財産分与とは、結婚している期間に夫婦で協力して取得した財産を、それぞれの貢献度に合わせて分配する制度をいいます。預貯金や不動産、有価証券、保険解約返戻金などがその対象。分与の割合は、夫婦で2分の1ずつにする例が多いのですが、前述したように、不貞行為など相手に原因がある場合、「慰謝料的財産分与」として金額を上乗せしてもらうこともできます。

注意したいのは、妻に渡す金額を少なくするために、夫が財産を隠す可能性があること。日ごろから、夫の給与明細、金融機関からの郵便物などをチェックしておくことをおすすめします。
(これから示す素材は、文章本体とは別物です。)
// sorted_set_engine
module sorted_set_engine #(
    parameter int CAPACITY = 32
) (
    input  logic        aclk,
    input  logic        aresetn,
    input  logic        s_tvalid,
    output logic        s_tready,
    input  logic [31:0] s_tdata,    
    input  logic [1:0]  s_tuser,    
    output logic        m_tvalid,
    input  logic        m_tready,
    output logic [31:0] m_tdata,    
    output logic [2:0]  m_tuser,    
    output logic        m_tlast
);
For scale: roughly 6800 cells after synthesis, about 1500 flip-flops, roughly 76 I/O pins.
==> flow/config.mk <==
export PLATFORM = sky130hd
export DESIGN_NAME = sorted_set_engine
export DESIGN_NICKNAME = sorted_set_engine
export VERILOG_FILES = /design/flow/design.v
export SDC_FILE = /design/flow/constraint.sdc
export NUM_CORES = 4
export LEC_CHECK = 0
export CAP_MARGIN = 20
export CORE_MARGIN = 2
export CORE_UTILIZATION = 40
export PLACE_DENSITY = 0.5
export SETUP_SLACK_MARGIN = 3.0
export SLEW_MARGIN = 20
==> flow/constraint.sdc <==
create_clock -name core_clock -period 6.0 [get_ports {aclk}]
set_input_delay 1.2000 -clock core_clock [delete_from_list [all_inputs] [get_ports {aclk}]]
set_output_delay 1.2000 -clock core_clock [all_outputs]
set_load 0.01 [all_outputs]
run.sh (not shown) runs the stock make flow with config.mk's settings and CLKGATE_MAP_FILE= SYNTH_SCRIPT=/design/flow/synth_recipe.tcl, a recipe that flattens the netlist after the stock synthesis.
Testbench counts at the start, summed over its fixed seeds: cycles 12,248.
Source: an optimization exercise on an open RTL-to-GDS flow (aim: small area and a short achievable clock period). Production flows keep margins and buffers that such runs may drop.
Function was checked by simulation only, so behaviour that the tests miss may differ from the original.
Power is estimated from default activity; no workload was simulated.

===== run.sh =====
#!/bin/bash
# synth_recipe.tcl (not shown) runs the flow's synth.tcl, then flattens the netlist and writes it again
# the make line also repeats each setting of config.mk as NAME=value (left out here)
make -C /OpenROAD-flow-scripts/flow DESIGN_CONFIG=/design/flow/config.mk WORK_HOME=/design/flow/orfs CLKGATE_MAP_FILE= SYNTH_SCRIPT=/design/flow/synth_recipe.tcl finish

===== config.mk =====
export PLATFORM = sky130hd
export DESIGN_NAME = gpio_to_axis_mux_fifo
export DESIGN_NICKNAME = gpio_to_axis_mux_fifo
export VERILOG_FILES = /design/flow/design.v
export SDC_FILE = /design/flow/constraint.sdc
export NUM_CORES = 4
export LEC_CHECK = 0
export ABC_CLOCK_PERIOD_IN_PS = 2400
export CAP_MARGIN = 20
export CORE_MARGIN = 2
export CORE_UTILIZATION = 40
export SETUP_SLACK_MARGIN = 2.6
export SLEW_MARGIN = 20
export TNS_END_PERCENT = 0

===== constraint.sdc =====
create_clock -name core_clock -period 5.0 [get_ports {clk}]
set_input_delay 1.0000 -clock core_clock [delete_from_list [all_inputs] [get_ports {clk}]]
set_output_delay 1.0000 -clock core_clock [all_outputs]
set_load 0.01 [all_outputs]

===== design.v =====
package gpio_axis_pkg;
    localparam int MAX_CH = 16;
    typedef logic [3:0] ch_idx_t;
    function automatic integer clog2(input integer v);
        integer r, i;
        begin
            r = 0;
            for (i = 0; i < 31; i = i + 1)
                if ((1 << i) < v) r = i + 1;
            clog2 = r;
        end
    endfunction
    function automatic integer ch_width(input integer n);
        ch_width = (n <= 1) ? 1 : clog2(n);
    endfunction
    function automatic integer addr_width(input integer depth);
        addr_width = (depth <= 1) ? 1 : clog2(depth);
    endfunction
endpackage
module gpio_axis_chan_fifo #(
    parameter int DATA_WIDTH = 32,
    parameter int DEPTH      = 16,
    parameter int WEN_EDGE   = 1
) (
    input  logic                  clk,
    input  logic                  rst_n,
    input  logic                  clr,
    input  logic                  wen,
    input  logic [DATA_WIDTH-1:0] wdata,
    input  logic                  pop,
    output logic [DATA_WIDTH-1:0] rd_data,
    output logic                  nonempty,
    output logic                  nonempty_nx,
    output logic                  overflow
);
    localparam int AW = gpio_axis_pkg::addr_width(DEPTH);
    logic [DATA_WIDTH-1:0] mem [DEPTH];
    logic [AW:0]           wptr, rptr;    
    logic [AW:0]           used;
    logic                  wen_q;
    logic                  push, full, wr_en, one_left;
    logic [DEPTH-1:0]      wsel, rsel;
    assign push     = (WEN_EDGE != 0) ? (wen & ~wen_q) : wen;
    assign used     = wptr - rptr;
    assign full     = (used == (AW+1)'(DEPTH));
    assign one_left = (used == (AW+1)'(1));
    assign wr_en    = push & ~full;
    always_comb begin
        for (int i = 0; i < DEPTH; i++) begin
            wsel[i] = (wptr[AW-1:0] == AW'(i));
            rsel[i] = (rptr[AW-1:0] == AW'(i));
        end
    end
    for (genvar i = 0; i < DEPTH; i++) begin : g_mem
        always_ff @(posedge clk) begin
            if (wr_en && wsel[i])
                mem[i] <= wdata;
        end
    end
    always_comb begin
        rd_data = '0;
        for (int i = 0; i < DEPTH; i++)
            rd_data = rd_data | (mem[i] & {DATA_WIDTH{rsel[i]}});
    end
    always_comb begin
        if (!rst_n || clr)
            nonempty_nx = 1'b0;
        else
            nonempty_nx = wr_en | (nonempty & ~(pop & one_left));
    end
    always_ff @(posedge clk) begin
        nonempty <= nonempty_nx;
    end
    always_ff @(posedge clk) begin
        if (!rst_n) begin
            wen_q    <= 1'b0;
            wptr     <= '0;
            rptr     <= '0;
            overflow <= 1'b0;
        end else if (clr) begin
            wen_q    <= wen;
            wptr     <= '0;
            rptr     <= '0;
            overflow <= 1'b0;
        end else begin
            wen_q <= wen;
            if (wr_en)
                wptr <= wptr + 1'b1;
            if (push && full)
                overflow <= 1'b1;
            if (pop)
                rptr <= rptr + 1'b1;
        end
    end
endmodule
module gpio_to_axis_mux_fifo #(
    parameter int NUM_CH     = 4,
    parameter int DATA_WIDTH = 32,
    parameter int DEPTH      = 16,
    parameter int WEN_EDGE   = 1,
    parameter int BURST_LEN  = 8
) (
    input  logic                         clk,
    input  logic                         rst_n,
    input  logic                         clr,
    input  logic [NUM_CH-1:0]            wen,
    input  logic [NUM_CH*DATA_WIDTH-1:0] wdata,
    output logic [NUM_CH-1:0]            overflow,
    output logic [DATA_WIDTH-1:0]        m_axis_tdata,
    output logic [gpio_axis_pkg::ch_width(NUM_CH)-1:0] m_axis_tdest,
    output logic                         m_axis_tlast,
    output logic                         m_axis_tvalid,
    input  logic                         m_axis_tready
);
    localparam int CH_W = gpio_axis_pkg::ch_width(NUM_CH);
    logic [NUM_CH-1:0]                 nonempty, nonempty_nx;
    logic [NUM_CH-1:0]                 pop;
    logic [NUM_CH-1:0][DATA_WIDTH-1:0] dout;
    logic [NUM_CH-1:0]     rr_oh, rr_nx;    
    logic [NUM_CH-1:0]     gnt_oh, gnt_nx;  
    logic [CH_W-1:0]       gnt;
    logic [DATA_WIDTH-1:0] gnt_data;
    logic                  gnt_vld, load, flush;
    for (genvar i = 0; i < NUM_CH; i++) begin : g_ch
        gpio_axis_chan_fifo #(
            .DATA_WIDTH (DATA_WIDTH),
            .DEPTH      (DEPTH),
            .WEN_EDGE   (WEN_EDGE)
        ) u_fifo (
            .clk         (clk),
            .rst_n       (rst_n),
            .clr         (clr),
            .wen         (wen[i]),
            .wdata       (wdata[(i)*(DATA_WIDTH) +: (DATA_WIDTH)]),
            .pop         (pop[i]),
            .rd_data     (dout[i]),
            .nonempty    (nonempty[i]),
            .nonempty_nx (nonempty_nx[i]),
            .overflow    (overflow[i])
        );
    end
    assign flush   = !rst_n || clr;
    assign gnt_vld = |nonempty;
    assign load    = gnt_vld & (~m_axis_tvalid | m_axis_tready);
    assign pop     = gnt_oh & {NUM_CH{load}};
    always_comb begin
        logic blocked;
        int   j;
        rr_nx = flush ? NUM_CH'(1) : load ? {gnt_oh[NUM_CH-2:0], gnt_oh[NUM_CH-1]} : rr_oh;
        for (int c = 0; c < NUM_CH; c++) begin
            blocked = 1'b0;
            for (int k = 1; k < NUM_CH; k++) begin
                j = (c - k + NUM_CH) % NUM_CH;
                for (int m = 0; m < k; m++)
                    if (rr_nx[j] && nonempty_nx[(j + m) % NUM_CH]) blocked = 1'b1;
            end
            gnt_nx[c] = nonempty_nx[c] && !blocked;
        end
    end
    always_ff @(posedge clk) begin
        rr_oh  <= rr_nx;
        gnt_oh <= gnt_nx;
    end
    always_comb begin
        gnt      = '0;
        gnt_data = '0;
        for (int c = 0; c < NUM_CH; c++) begin
            if (gnt_oh[c]) gnt = gnt | CH_W'(c);
            gnt_data = gnt_data | (dout[c] & {DATA_WIDTH{gnt_oh[c]}});
        end
    end
    always_ff @(posedge clk) begin
        if (flush) begin
            m_axis_tvalid <= 1'b0;
            m_axis_tdata  <= '0;
            m_axis_tdest  <= '0;
            m_axis_tlast  <= 1'b0;
        end else if (load) begin
            m_axis_tvalid <= 1'b1;
            m_axis_tdata  <= gnt_data;
            m_axis_tdest  <= gnt;
            m_axis_tlast  <= (BURST_LEN >= 1);
        end else if (m_axis_tready) begin
            m_axis_tvalid <= 1'b0;
        end
    end
endmodule

==> results of run 1 <==
-- per-layer routing --
metal	up-vias	track usage
met5	-	0
met4	8	0.104
met3	413	0.0374
met2	2494	0.374
met1	23700	0.314
li1	18700	-
-- worst paths after layout --
| kind | start | endpoint | slack, ns | cells after the start |
|---|---|---|---|---|
| min | m_axis_tlast | m_axis_tlast | 0.48 | 2 |
| min reg2reg | m_axis_tlast | m_axis_tlast | 0.48 | 2 |
| max | g_ch[0].u_fifo.rptr[1] | m_axis_tdata[1] | 1.90 | 9 |
| max reg2reg | g_ch[0].u_fifo.rptr[1] | m_axis_tdata[1] | 1.90 | 9 |
-- placed cells by master, fill, tap and decap left out, types with 35 or more instances in the layout --
cell and instances:
edfxtp_1 2048, a221oi_1 500, a22o_1 512, buf_4 175
ha_1 35, clkinv_1 43, clkbuf_16 210, nor2_1 83
clkbuf_1 57, clkdlybuf4s50_1 175, nand4_1 136, nor2_4 49
buf_12 59, and3_4 57, a22oi_1 36, dfxtp_1 66
-- layout make-up --
cell class / count / area, sq um
fillers: 16200 / 101000
flip-flops and latches: 2144 / 63500
multi-input cells: 1742 / 15200
clock buffers: 259 / 5260
repair buffers: 468 / 5250
well taps: 2624 / 3280
clock inverters: 107 / 1000
inverters: 34 / 138
diodes: 9 / 22.5
-- state kept, by name (all words and copies together), names as in the netlist --
name / cells
g_ch.u_fifo.mem: 2048
g_ch.u_fifo.nonempty: 4
g_ch.u_fifo.overflow: 4
g_ch.u_fifo.rptr: 20
g_ch.u_fifo.wen_q: 4
g_ch.u_fifo.wptr: 20
gnt_oh: 4
m_axis_tdata: 32
m_axis_tdest: 2
m_axis_tlast: 1
m_axis_tvalid: 1
rr_oh: 4
-- power groups by stage --
stage / clock [mW] / combinational, mW / sequential [mW]
after global placement: 0 / 0.939 / 20.2
after CTS: 14.9 / 1.02 / 19.9
after detailed placement: 0 / 0.958 / 20.3
final: 14.7 / 1.07 / 19.9
after floorplan: 0 / 0.325 / 20.2
after global routing: 15.6 / 1.13 / 19.9
-- kinds of logic after synthesis --
group / count (synthesis) / share of synthesized area
AOI/OAI and AO/OA: 1180 / 0.130
muxes: 3 / 0.000383
adders and majority gates: 52 / 0.00867
DFF: 2144 / 0.808
xor gates and xnor gates: 41 / 0.00467
buffers and inverters: 339 / 0.0177
and+or+nand+nor: 450 / 0.0305
-- worst max-delay path: stages, from the launching register on --
cell and delay (ns):
dfxtp_1 0.40, inv_1 0.15, ha_2 0.28, and3_4 0.31, buf_4 0.26, a22o_1 0.21, a221oi_1 0.29, nand4_1 0.26
a22oi_2 0.60, a311oi_1 0.17
-- timing repair --
| action | in CTS | in global routing |
|---|---|---|
| setup buffers | 80 | 25 |
| endpoints found under the setup margin | 2156 | 2150 |
| resized for setup | 211 | 87 |
| gates cloned | 13 | 24 |
| pin swaps | 76 | 68 |
==> reports/metrics.yaml, run 1 <==
place:
  dpl_cell_area_sq_um: 84600
  dp_cells: 6870
  dp_slack_ns: 1.04
  dp_hpwl_um: 135000
  numPortBuffers: 175
  gp_congestion: 0.859
timing:
  setup-tns-final_ns: 0
  setup_ws_ns: 1.90
  rsz0062_at_grt: "true"
  final_max_slew_viol_count: 0
  finalSetupViolations: 0
  finalHoldViolations: 0
  fin_crit_ns: 3.10
  finClkSkew_ns: 0.0279
  whs_ns: 0.478
  max_slew_margin: 0.218
  fmax_mhz: 323
  finalCritPeriodShare: 0.619
  worst_pin_slew_ns: 1.17
setup_path:
  critPathLaunchType: "flip-flop"
  cp_max_fo: 23
  cp.required_ns: 5.69
  path_class: "flip-flop to flip-flop"
  arrival_ns: 3.78
  end_kind: "flip-flop"
yosys:
  synth_edf_count: 2048
  seq_area_frac_synth: 0.808
  synth.distinct_cells: 66
  syn_avg_cell_area_sq_um: 18.6
  ys_ff_latch: 2144
  netlist_top_cells_area: "edfxtp_1 78%, a221oi_1 5.7%, a22o_1 5.7%"
  yosysTopAreaCell: "edfxtp_1"
  synth_warnings: 3
  async_flop_share: 0
  synth_top_area_frac: 0.783
  synth_most_common_cell: "edfxtp_1"
  synth_flop_cell: "edfxtp_1"
  synth_common_cells: "2048 x edfxtp_1, 512 x a221oi_1, 512 x a22o_1"
  syn_area_sq_um: 78500
  synth_nets: 4397
  synth_cells: 4209
routing:
  drc: 0
  vias: 45400
  finalWirelength_um: 242000
  routed.top_layer: "met5"
  route.met2.wl_um: 116000
  antenna_left: 0
  wl_met1_um: 94000
  drtIter0Drc: 6302
  vias_per_cell: 6.14
  dr.pass1.iters: 8
  dr_wl_met3_um: 20800
  wl_per_cell_um: 32.8
die:
  die_w_um: 447
  core_region_area_sq_um: 195000
  placementRows: 162
  start_util: 0.403
  die_area_sq_um: 200000
  dieHeight_um: 447
  io_pins: 176
grt:
  track_usage: 0.233
  grt_max_degree: 39
  grt_pass1_wl_um: 332000
  antenna_found_initial: 20
  grt_pass1_vias: 43400
  grt_remaining_overflow: 0
power_and_ir_drop:
  internal-power_mw: 28.3
  totalPowerFinal_mw: 35.7
  combinationalPowerShare: 0.030
  seqPwrFrac: 0.557
  p_leak_nw: 29.2
  p_switching_mw: 7.37
  irDropWorstVdd_v: 0.000347
  cellPowerDensity_nw_per_um2: 381
  p_clk_frac: 0.413
  p_sw_frac: 0.207
clock_network:
  cts_made_buffers: 200
  cts_tree: "done"
  cts.sinks: 2144
  clock_latency_ns: 0.83
  htreeDepth: 4
  clkTransAtPathRegs_ns: 0.07
  clock_path_buffers: 3
  root_buffer: "clkbuf_16"
  hold_buffers: 0
finish:
  fin_util: 0.480
  drive_gt1_frac: 0.178
  syn_to_final_growth_pct: 19.2
  fin_nets: 4778
  instances_no_fill: 7387
  fin_area_sq_um: 93600
run:
  maxCapViolations: 0
run_status:
  status: "timing/DRC/antenna clean"
hold_path:
  hold_path.class: "flip-flop to flip-flop"
==> run 2: changes to the inputs <==
--- a/config.mk
+++ b/config.mk
@@ -9,6 +9,8 @@
 export CAP_MARGIN = 20
 export CORE_MARGIN = 2
 export CORE_UTILIZATION = 40
+export CTS_CLUSTER_DIAMETER = 100
+export CTS_CLUSTER_SIZE = 30
 export SETUP_SLACK_MARGIN = 2.6
 export SLEW_MARGIN = 20
 export TNS_END_PERCENT = 0
==> reports/metrics.yaml, run 2 <==
yosys:
  synth_flop_cell: "edfxtp_1"
  synth_warnings: 3
  netlist_top_cells_area: "edfxtp_1 78%, a221oi_1 5.7%, a22o_1 5.7%"
  syn_avg_cell_area_sq_um: 18.6
  synth_cells: 4209
  synth_common_cells: "2048 x edfxtp_1, 512 x a221oi_1, 512 x a22o_1"
  synth_most_common_cell: "edfxtp_1"
  syn_area_sq_um: 78500
  ys_ff_latch: 2144
  synth_nets: 4397
  synth.distinct_cells: 66
  async_flop_share: 0
  synth_top_area_frac: 0.783
  synth_edf_count: 2048
  yosysTopAreaCell: "edfxtp_1"
  seq_area_frac_synth: 0.808
timing:
  finalCritPeriodShare: 0.623
  max_slew_margin: 0.248
  worst_pin_slew_ns: 1.13
  setup-tns-final_ns: 0
  final_max_slew_viol_count: 0
  fin_crit_ns: 3.12
  finClkSkew_ns: 0.0230
  finalHoldViolations: 0
  rsz0062_at_grt: "true"
  fmax_mhz: 321
  finalSetupViolations: 0
grt:
  antenna_found_initial: 23
  grt_pass1_wl_um: 326000
  grt_pass1_vias: 42200
  grt_max_degree: 39
  grt_remaining_overflow: 0
  track_usage: 0.229
die:
  io_pins: 176
  placementRows: 162
  die_area_sq_um: 200000
  die_w_um: 447
  core_region_area_sq_um: 195000
  dieHeight_um: 447
  start_util: 0.403
clock_network:
  clock_path_buffers: 3
  clock_latency_ns: 0.76
  cts_tree: "done"
  cts.sinks: 2144
  htreeDepth: 3
  hold_buffers: 0
  cts_made_buffers: 81
  root_buffer: "clkbuf_16"
  clkTransAtPathRegs_ns: 0.12
finish:
  largest_registers: "g_ch.u_fifo.mem x2048, m_axis_tdata x32"
  final_cell_mix: "2048 x edfxtp_1, 512 x a22o_1, 502 x a221oi_1"
  fillers: 16500
  ff_latch_area_sq_um: 63500
  instances_no_fill: 7158
  top_register: "g_ch.u_fifo.mem"
  syn_to_final_growth_pct: 14.0
  multi_input_area_sq_um: 15100
  layout_commonest_cell: "edfxtp_1"
  drive_gt1_frac: 0.142
  largest_register_ffs: 2048
  fin_nets: 4643
hold_path:
  holdPathEnd: "m_axis_tlast"
  hold_path.class: "flip-flop to flip-flop"
  min_from: "m_axis_tlast"
  min_delay_path_depth: 2
routing:
  dr_wl_met3_um: 18900
  dr.pass1.iters: 5
  drtIter0Drc: 5876
  routed.top_layer: "met5"
  drc: 0
  antenna_left: 0
  finalWirelength_um: 237000
  route.met2.wl_um: 114000
  vias: 44300
  wl_per_cell_um: 33.1
  wl_met1_um: 93600
  vias_per_cell: 6.19
power_and_ir_drop:
  seqPwrFrac: 0.672
  p_clk_frac: 0.291
  internal-power_mw: 23.4
  p_leak_nw: 27.2
  totalPowerFinal_mw: 29.5
  p_switching_mw: 6.07
  p_sw_frac: 0.206
  irDropWorstVdd_v: 0.000275
  cellPowerDensity_nw_per_um2: 330
  combinationalPowerShare: 0.037
setup_path:
  rrSetupSlack_ns: 1.88
  rr_startpoint: "g_ch[1].u_fifo.rptr[1]"
  cp_max_fo: 8
  rr_worst_depth: 9
  end_kind: "flip-flop"
  cp.required_ns: 5.61
  r2r_end: "m_axis_tdata[1]"
  arrival_ns: 3.73
  path_class: "flip-flop to flip-flop"
  critPathLaunchType: "flip-flop"
place:
  dp_cells: 6870
  numPortBuffers: 175
  gp_congestion: 0.859
  dp_hpwl_um: 135000
run_status:
  status: "timing/DRC/antenna clean"
run:
  maxCapViolations: 0
[run 2: worst max-delay path by stage]
stage	to	startpoint	slack [ns]	cells after the start
3_5_place_dp	g_ch[2].u_fifo.mem[10][6]	wen[2]	1.04	7
3_3_place_gp	g_ch[2].u_fifo.mem[10][6]	wen[2]	1.06	7
5_1_grt	g_ch[2].u_fifo.mem[1][31]	g_ch[2].u_fifo.wptr[0]	1.88	13
6_report	m_axis_tdata[1]	g_ch[1].u_fifo.rptr[1]	1.88	9
2_1_floorplan	g_ch[3].u_fifo.mem[0][0]	g_ch[3].u_fifo.wptr[0]	1.60	10
4_1_cts	g_ch[2].u_fifo.mem[0][23]	g_ch[2].u_fifo.wptr[0]	1.96	12
[run 2: routing by layer]
layer  global-route usage  up-vias
li1                     -    18300
met3               0.0307      312
met2                0.371     2251
met4               0.0957       10
met5                    0        -
met1                0.311    23400
[run 2: kinds of logic after synthesis]
group	after synthesis	synth area share
simple gates	450	0.0305
xor+xnor	41	0.00467
compound gates	1180	0.130
mux	3	0.000383
buf+inv	339	0.0177
flops	2144	0.808
fa+ha+maj	52	0.00867
[run 2: cell type report]
class,instances,area share
tap,2624,0.0367
multi-input combinational,1738,0.168
antenna,12,0.000335
clock inverter,3,0.000321
timing repair buffer,456,0.0571
inverter,34,0.00155
clock buffer,147,0.0266
sequential,2144,0.709
[run 2: per-stage QoR]
step / worst slack, ns / util / hold WS, ns / cell area [sq um]
final: 1.88 / 0.459 / 0.490 / 89500
after global routing: 1.88 / 0.459 / 0.517 / 89500
after CTS: 1.96 / 0.456 / 0.491 / 88900
after detailed placement: 1.04 / 0.434 / 0.465 / 84600
after global placement: 1.06 / 0.434 / 0.453 / 84600
after floorplan: 1.60 / - / 0.442 / 79100
[run 2: critical path, stage by stage, from the launching register on]
cell and delay [ns]:
dfxtp_2 0.39, inv_1 0.12, ha_1 0.35, and3_4 0.28, buf_4 0.21, a22o_1 0.24, a221oi_1 0.24, nand4_1 0.30
a22oi_2 0.65, a311oi_1 0.18
[run 2: what timing repair did]
| action | in CTS | in global routing |
|---|---|---|
| setup buffers | 84 | 15 |
| setup endpoints to repair | 2157 | 2151 |
| resized for setup | 220 | 53 |
| pin swaps | 72 | 43 |
| cloned | 13 | 14 |
[run 2: power groups by stage]
stage / Combinational (mW) / Clock [mW] / Sequential [mW]
3_5_place_dp: 0.958 / 0 / 20.3
2_1_floorplan: 0.325 / 0 / 20.2
5_1_grt: 1.14 / 9.22 / 19.8
4_1_cts: 1.05 / 8.67 / 19.8
6_report: 1.09 / 8.58 / 19.8
3_3_place_gp: 0.939 / 0 / 20.2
もう一つ気をつけたいのは、住宅ローンなどマイナスの資産も財産分与の対象となること。また、独身時代の貯金、親から相続した財産は夫婦それぞれの固有の財産なので、分与の対象にはなりません。

夫が将来受けとるはずの退職金も支給が確実であると見込まれれば、財産分与の対象となります。ただし認められるのは婚姻期間に対応する部分だけです。

熟年離婚では、(3)年金分割も大事なポイント。これは婚姻期間中に夫が納付した年金保険料の一部を、離婚した妻が分割して受けとれる制度です。対象となるのは厚生年金と共済年金に限られ、夫が国民年金にしか加入していない場合は適用されません。婚姻年数にもよりますが、その割合の多くは、夫の年金の50%ほどです。

また、老齢基礎年金は分割されないため、一般的なサラリーマンと専業主婦の場合、離婚した妻が受けとれる金額は、自分の国民年金+4万から5万円くらいでしょう。はっきりした金額が知りたい場合は、日本年金機構の「ねんきんネット」で確認することができます。

年金分割の割合が決まれば、最寄りの年金事務所か、所属する共済組合で「年金分割の請求」を行います。請求期限は離婚成立から2年以内。年金をもらう年齢になってからでは遅い場合もあるので、手続きをお忘れなく。